=== Problem to work on ===
Among the entries below, one line contains "export DESIGN_NAME = srng_lcg" and another contains "export PLACE_DENSITY_LB_ADDON = 0.25". Transcribe those two lines and every line between them, exactly.
▬▬▬▬▬▬▬▬▬▬
### config.mk
export PLATFORM = sky130hd
export DESIGN_NAME = srng_lcg
export DESIGN_NICKNAME = d
export VERILOG_FILES = /design/src/hw/rtl/srng_pkg.sv /design/src/hw/rtl/srng_lcg.sv
export SDC_FILE = /design/constraint.sdc
export NUM_CORES = 1
export LEC_CHECK = 0
export BUFFER_PORTS_ARGS = -buffer_cell sky130_fd_sc_hd__buf_2
export CAP_MARGIN = 20
export CORE_MARGIN = 2
export CORE_UTILIZATION = 60
export DETAILED_ROUTE_END_ITERATION = 16
export PLACE_DENSITY_LB_ADDON = 0.25
export SYNTH_ARGS = -nofsm -noshare
export SYNTH_HDL_FRONTEND = slang
export SYNTH_SLANG_ARGS = --single-unit
### constraint.sdc
create_clock -name i_clk -period 13.9 [get_ports i_clk]
set_input_delay 0.695 -clock i_clk [delete_from_list [all_inputs] [get_ports i_clk]]
set_output_delay 0.695 -clock i_clk [all_outputs]
set_load 0.02 [all_outputs]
▬▬▬▬▬▬▬▬▬▬
=== Output of the task ===
export DESIGN_NAME = srng_lcg
export DESIGN_NICKNAME = d
export VERILOG_FILES = /design/src/hw/rtl/srng_pkg.sv /design/src/hw/rtl/srng_lcg.sv
export SDC_FILE = /design/constraint.sdc
export NUM_CORES = 1
export LEC_CHECK = 0
export BUFFER_PORTS_ARGS = -buffer_cell sky130_fd_sc_hd__buf_2
export CAP_MARGIN = 20
export CORE_MARGIN = 2
export CORE_UTILIZATION = 60
export DETAILED_ROUTE_END_ITERATION = 16
export PLACE_DENSITY_LB_ADDON = 0.25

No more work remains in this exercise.